Comparative evaluationof capsular polysaccharide-specific IgM and IgG antibodies and F(ab′)₂ and Fab fragments as delivery vehicles for radioimmunotherapy of fungal infection

Purpose: The applicability of radioimmunotherapy with organism-specific monoclonal antibodies to treatment of infectious disease in experimental models has been recently shown for fungal, bacterial, and viral infections. To identify the best delivery vehicle for radioimmunotherapy of human pathogenic fungus Cryptococcus neoformans (CN), we have done comparative evaluation of capsular polysaccharide-specific antibodies with IgG1 and IgM isotypes and F(ab′)₂ and Fab fragments. Experimental Design: 18B7 IgG1 and 13F1 IgM and their isotype-matching controls were radiolabeled with ¹⁸⁸Re, and their binding to 24067 and H99 CN strains was evaluated by doing Scatchard and kinetics analyses. The doses delivered during in vitro radioimmunotherapy were estimated using a cellular dosimetry algorithm. The biodistribution of ¹⁸⁸Re-labeled 18B7 and 13F1 and of ¹¹¹In-labeled 18B7 and its F(ab′)₂ and Fab fragments was done in A/JCr mice systemically infected with 24067 CN strain. Results: 18B7 IgG1 showed superior to 13F1 IgM binding to 24067 CN (K_a = 1.7 × 10⁹ mol/L^-1 and 5.4 × 10⁷ mol/L^-1, respectively). Substantial killing of 24067 and H99 CN cells was achieved with 1 μCi ¹⁸⁸Re-18B7 (55 cGy dose), whereas no killing was observed for 1 μCi ¹⁸⁸Re-13F1 (2 cGy dose).

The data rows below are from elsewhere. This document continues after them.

## config.mk

```make
export PLATFORM = sky130hd
export DESIGN_NAME = ledwalker_wb
export DESIGN_NICKNAME = d
export VERILOG_FILES = /design/src/rtl/ledwalk_pkg.sv /design/src/rtl/walk_step_div.sv /design/src/rtl/ledwalker_wb.sv
export SDC_FILE = /design/constraint.sdc
export NUM_CORES = 1
export LEC_CHECK = 0
export ABC_AREA = 0
export CAP_MARGIN = 40
export CORE_MARGIN = 8
export CORE_UTILIZATION = 55
export DETAILED_ROUTE_END_ITERATION = 6
export GPL_TIMING_DRIVEN = 0
export PLACE_DENSITY = 0.9
export SLEW_MARGIN = 20
export SYNTH_ARGS = -nofsm -noshare
export SYNTH_HDL_FRONTEND = slang
export SYNTH_SLANG_ARGS = --single-unit
```

## constraint.sdc

```tcl
create_clock -name i_clk -period 4.7 [get_ports i_clk]
set_clock_uncertainty 0.2 [all_clocks]
set_input_delay 0.94 -clock i_clk [delete_from_list [all_inputs] [get_ports i_clk]]
set_output_delay 0.94 -clock i_clk [all_outputs]
set_load 0.05 [all_outputs]
```

## src/rtl/ledwalk_pkg.sv

```systemverilog
// Shared definitions for the Wishbone LED walker: register map, CTRL/STATUS
// bit positions, mode encoding, walk FSM state codes and the shadow config.
package ledwalk_pkg;

  // Register select on the single address line
  localparam logic ADDR_CTRL = 1'b0;
  localparam logic ADDR_DIV  = 1'b1;

  // CTRL write bit positions
  localparam int CTRL_START   = 0;
  localparam int CTRL_MODE    = 1;
  localparam int CTRL_DONE    = 2;
  localparam int CTRL_OVR     = 3;
  localparam int CTRL_REP_LSB = 4;

  // STATUS read bit positions
  localparam int STAT_BUSY    = 0;
  localparam int STAT_MODE    = 1;
  localparam int STAT_DONE    = 2;
  localparam int STAT_OVR     = 3;
  localparam int STAT_REP_LSB = 4;
  localparam int STAT_POS_LSB = 8;
  localparam int STAT_POS_W   = 8;

  // Width of the repeat field (pass count minus one)
  localparam int REP_W = 4;

  // Walk mode encoding
  localparam logic MODE_BOUNCE = 1'b0;
  localparam logic MODE_ONEWAY = 1'b1;

  // Walk FSM state codes
  localparam logic [1:0] ST_IDLE = 2'd0;
  localparam logic [1:0] ST_UP   = 2'd1;
  localparam logic [1:0] ST_DOWN = 2'd2;

  // Walk configuration as captured from a CTRL write
  typedef struct packed {
    logic             mode;
    logic [REP_W-1:0] reps;
  } walk_cfg_t;

endpackage

```

## src/rtl/walk_step_div.sv

```systemverilog
// Step-rate divider for the LED walker: while running, counts clocks and
// raises a step pulse once the count reaches the live divider value. The
// count restarts at every step, so each step lasts div+1 clocks, and a
// lowered divider ends the current step as soon as the compare sees it.
module walk_step_div #(
  parameter int DIV_W = 24
) (
  input  logic             clk,
  input  logic             rst_n,
  input  logic             run,
  input  logic [DIV_W-1:0] div,
  output logic             step
);

  logic [DIV_W-1:0] count_reg;

  // Compare against the live divider so a mid-step write takes effect at once
  assign step = run && (count_reg >= div);

  // Count clocks within the current step; idle or step end restarts at zero
  always_ff @(posedge clk or negedge rst_n) begin
    if (!rst_n) begin
      count_reg <= '0;
    end else if (!run || step) begin
      count_reg <= '0;
    end else begin
      count_reg <= count_reg + DIV_W'(1);
    end
  end

endmodule

```

## src/rtl/ledwalker_wb.sv

```systemverilog
// Wishbone-pipelined LED walker. Sweeps one lit LED across NLEDS outputs in
// bounce or one-way mode, REPEAT+1 passes back to back, at a programmable
// step rate. Starts come from a CTRL write or a synchronised push-button.
module ledwalker_wb
  import ledwalk_pkg::*;
#(
  parameter int          NLEDS       = 8,
  parameter int          DIV_W       = 24,
  parameter int unsigned DEFAULT_DIV = 5_000_000
) (
  input  logic             i_clk,
  input  logic             i_reset_n,
  input  logic             i_btn,
  input  logic             i_wb_cyc,
  input  logic             i_wb_stb,
  input  logic             i_wb_we,
  input  logic             i_wb_addr,
  input  logic [31:0]      i_wb_data,
  output logic             o_wb_stall,
  output logic             o_wb_ack,
  output logic [31:0]      o_wb_data,
  output logic [NLEDS-1:0] o_led,
  output logic             o_int
);

  localparam int POS_W = (NLEDS > 1) ? $clog2(NLEDS) : 1;
  localparam logic [POS_W-1:0] POS_LAST = POS_W'(NLEDS - 1);

  // ---------------------------------------------------------------------
  // Registered state
  // ---------------------------------------------------------------------
  logic [1:0]       state_reg;
  logic [POS_W-1:0] pos_reg;
  logic [REP_W-1:0] rep_reg;
  logic             mode_reg;
  walk_cfg_t        cfg_reg;
  logic [DIV_W-1:0] div_reg;
  logic             done_reg;
  logic             overrun_reg;
  logic             int_reg;
  logic [NLEDS-1:0] led_reg;
  logic             ack_reg;
  logic [31:0]      rdata_reg;
  logic [2:0]       btn_sync_reg;

  // ---------------------------------------------------------------------
  // Next-state / decode signals
  // ---------------------------------------------------------------------
  logic [1:0]       state_next;
  logic [POS_W-1:0] pos_next;
  logic [REP_W-1:0] rep_next;
  logic             mode_next;
  logic             finish;
  logic [NLEDS-1:0] led_next;

  logic             req;
  logic             wr_ctrl;
  logic             wr_div;
  logic             busy;
  logic             btn_rise;
  logic             bus_start;
  logic             btn_start;
  logic             start_req;
  logic             start_ok;
  logic             overrun_set;
  logic             step;
  walk_cfg_t        bus_cfg;
  walk_cfg_t        start_cfg;
  logic [31:0]      status_word;
  logic [31:0]      div_word;
  logic             unused_ok;

  // Data bits above the CTRL field and the divider width carry no meaning
  assign unused_ok = &{1'b0, i_wb_data};

  // ---------------------------------------------------------------------
  // Bus decode and start arbitration
  // ---------------------------------------------------------------------
  assign req       = i_wb_stb && i_wb_cyc;
  assign wr_ctrl   = req && i_wb_we && (i_wb_addr == ADDR_CTRL);
  assign wr_div    = req && i_wb_we && (i_wb_addr == ADDR_DIV);
  assign busy      = (state_reg != ST_IDLE);

  assign bus_cfg.mode = i_wb_data[CTRL_MODE];
  assign bus_cfg.reps = i_wb_data[CTRL_REP_LSB +: REP_W];

  // The bus wins a same-cycle tie; the button event is simply dropped
  assign bus_start   = wr_ctrl && i_wb_data[CTRL_START];
  assign btn_start   = btn_rise && !bus_start;
  assign start_req   = bus_start || btn_start;
  assign start_ok    = start_req && !busy;
  assign overrun_set = start_req && busy;

  // A bus start uses the config in the same write; a button start the shadow
  assign start_cfg = bus_start ? bus_cfg : cfg_reg;

  assign o_wb_stall = 1'b0;
  assign o_wb_ack   = ack_reg;
  assign o_wb_data  = rdata_reg;
  assign o_led      = led_reg;
  assign o_int      = int_reg;

  // ---------------------------------------------------------------------
  // Button synchroniser: two flops for metastability, a third for edges
  // ---------------------------------------------------------------------
  assign btn_rise = btn_sync_reg[1] && !btn_sync_reg[2];

  // Shift the raw button through the synchroniser chain
  always_ff @(posedge i_clk or negedge i_reset_n) begin
    if (!i_reset_n) begin
      btn_sync_reg <= '0;
    end else begin
      btn_sync_reg <= {btn_sync_reg[1:0], i_btn};
    end
  end

  // ---------------------------------------------------------------------
  // Step divider
  // ---------------------------------------------------------------------
  walk_step_div #(
    .DIV_W (DIV_W)
  ) u_step_div (
    .clk   (i_clk),
    .rst_n (i_reset_n),
    .run   (busy),
    .div   (div_reg),
    .step  (step)
  );

  // ---------------------------------------------------------------------
  // Position / direction / repeat FSM
  // ---------------------------------------------------------------------
  // Decide the next walk position; a pass end either reloads LED0 for the
  // next pass with no idle gap or finishes the walk
  always_comb begin
    state_next = state_reg;
    pos_next   = pos_reg;
    rep_next   = rep_reg;
    mode_next  = mode_reg;
    finish     = 1'b0;
    if (start_ok) begin
      state_next = ST_UP;
      pos_next   = '0;
      rep_next   = start_cfg.reps;
      mode_next  = start_cfg.mode;
    end else if (step) begin
      case (state_reg)
        ST_UP: begin
          if (pos_reg != POS_LAST) begin
            pos_next = pos_reg + POS_W'(1);
          end else if (mode_reg == MODE_ONEWAY) begin
            if (rep_reg == '0) begin
              finish = 1'b1;
            end else begin
              rep_next = rep_reg - REP_W'(1);
              pos_next = '0;
            end
          end else begin
            state_next = ST_DOWN;
            pos_next   = pos_reg - POS_W'(1);
          end
        end
        ST_DOWN: begin
          if (pos_reg != '0) begin
            pos_next = pos_reg - POS_W'(1);
          end else if (rep_reg == '0) begin
            finish = 1'b1;
          end else begin
            // LED0 stays lit for one more step as the next pass begins
            rep_next   = rep_reg - REP_W'(1);
            state_next = ST_UP;
          end
        end
        default: begin
          state_next = ST_IDLE;
        end
      endcase
      if (finish) begin
        state_next = ST_IDLE;
        pos_next   = '0;
      end
    end
  end

  // Register the walk FSM
  always_ff @(posedge i_clk or negedge i_reset_n) begin
    if (!i_reset_n) begin
      state_reg <= ST_IDLE;
      pos_reg   <= '0;
      rep_reg   <= '0;
      mode_reg  <= MODE_BOUNCE;
    end else begin
      state_reg <= state_next;
      pos_reg   <= pos_next;
      rep_reg   <= rep_next;
      mode_reg  <= mode_next;
    end
  end

  // One-hot decode of the upcoming position, registered so it lines up
  // with busy and the position field
  for (genvar gi = 0; gi < NLEDS; gi++) begin : g_led
    assign led_next[gi] = (state_next != ST_IDLE) && (pos_next == POS_W'(gi));
  end

  // Drive the LEDs and the completion pulse from registers
  always_ff @(posedge i_clk or negedge i_reset_n) begin
    if (!i_reset_n) begin
      led_reg <= '0;
      int_reg <= 1'b0;
    end else begin
      led_reg <= led_next;
      int_reg <= finish;
    end
  end

  // ---------------------------------------------------------------------
  // Configuration registers
  // ---------------------------------------------------------------------
  // Every CTRL write refreshes the shadow config; DIV keeps its low bits
  always_ff @(posedge i_clk or negedge i_reset_n) begin
    if (!i_reset_n) begin
      cfg_reg.mode <= MODE_BOUNCE;
      cfg_reg.reps <= '0;
      div_reg      <= DIV_W'(DEFAULT_DIV);
    end else begin
      if (wr_ctrl) begin
        cfg_reg <= bus_cfg;
      end
      if (wr_div) begin
        div_reg <= i_wb_data[DIV_W-1:0];
      end
    end
  end

  // Sticky flags: a hardware set beats a same-cycle write-one-to-clear
  always_ff @(posedge i_clk or negedge i_reset_n) begin
    if (!i_reset_n) begin
      done_reg    <= 1'b0;
      overrun_reg <= 1'b0;
    end else begin
      if (finish) begin
        done_reg <= 1'b1;
      end else if (wr_ctrl && i_wb_data[CTRL_DONE]) begin
        done_reg <= 1'b0;
      end
      if (overrun_set) begin
        overrun_reg <= 1'b1;
      end else if (wr_ctrl && i_wb_data[CTRL_OVR]) begin
        overrun_reg <= 1'b0;
      end
    end
  end

  // ---------------------------------------------------------------------
  // Read-back
  // ---------------------------------------------------------------------
  // Assemble STATUS; mode shows the running walk while busy, else the shadow
  always_comb begin
    status_word = '0;
    status_word[STAT_BUSY] = busy;
    status_word[STAT_MODE] = busy ? mode_reg : cfg_reg.mode;
    status_word[STAT_DONE] = done_reg;
    status_word[STAT_OVR]  = overrun_reg;
    status_word[STAT_REP_LSB +: REP_W]      = rep_reg;
    status_word[STAT_POS_LSB +: STAT_POS_W] = STAT_POS_W'(pos_reg);
  end

  assign div_word = 32'(div_reg);

  // Acknowledge every request one cycle later with data sampled at accept
  always_ff @(posedge i_clk or negedge i_reset_n) begin
    if (!i_reset_n) begin
      ack_reg   <= 1'b0;
      rdata_reg <= '0;
    end else begin
      ack_reg <= req;
      if (req) begin
        rdata_reg <= (i_wb_addr == ADDR_DIV) ? div_word : status_word;
      end else begin
        rdata_reg <= '0;
      end
    end
  end

endmodule

```

==> results of run 1 <==
-- per-stage QoR --
| stage | util [%] | worst slack [ns] | TNS [ns] | hold WS [ns] | power (mW) |
|---|---|---|---|---|---|
| final | 67.1 | 1.25 | 0 | 0.160 | 2.55 |
| after global routing | 67.1 | 1.12 | 0 | 0.177 | 2.71 |
| after CTS | 67.1 | 1.28 | 0 | 0.164 | 2.56 |
| after detailed placement | 65.0 | 0.908 | 0 | 0.141 | 2.03 |
| after global placement | 64.7 | -1.02 | -95.61 | 0.133 | 1.97 |
| after floorplan | - | 1.83 | 0 | 0.131 | 1.76 |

In vivo ¹⁸⁸Re-18B7 localized specifically in the lungs of CN-infected mice, whereas uptake of ¹⁸⁸Re-13F1 was nonspecific. ¹¹¹In- F(ab′)₂ fragments showed higher uptake in the lungs and lower in the liver at the 48-h time point in comparison with intact ¹¹¹In-18B7. Conclusions: Comparative evaluation of IgG and IgM and of F ( ab′)₂ and Fab fragments as potential delivery vehicles for radioimmunotherapy of cryptococcal infection strongly suggests that affinity for the target antigen is an important prerequisite for successful targeting of infection in vivo and that in vitro affinity measurements may predict the in vivo efficacy of candidate monoclonal antibodies.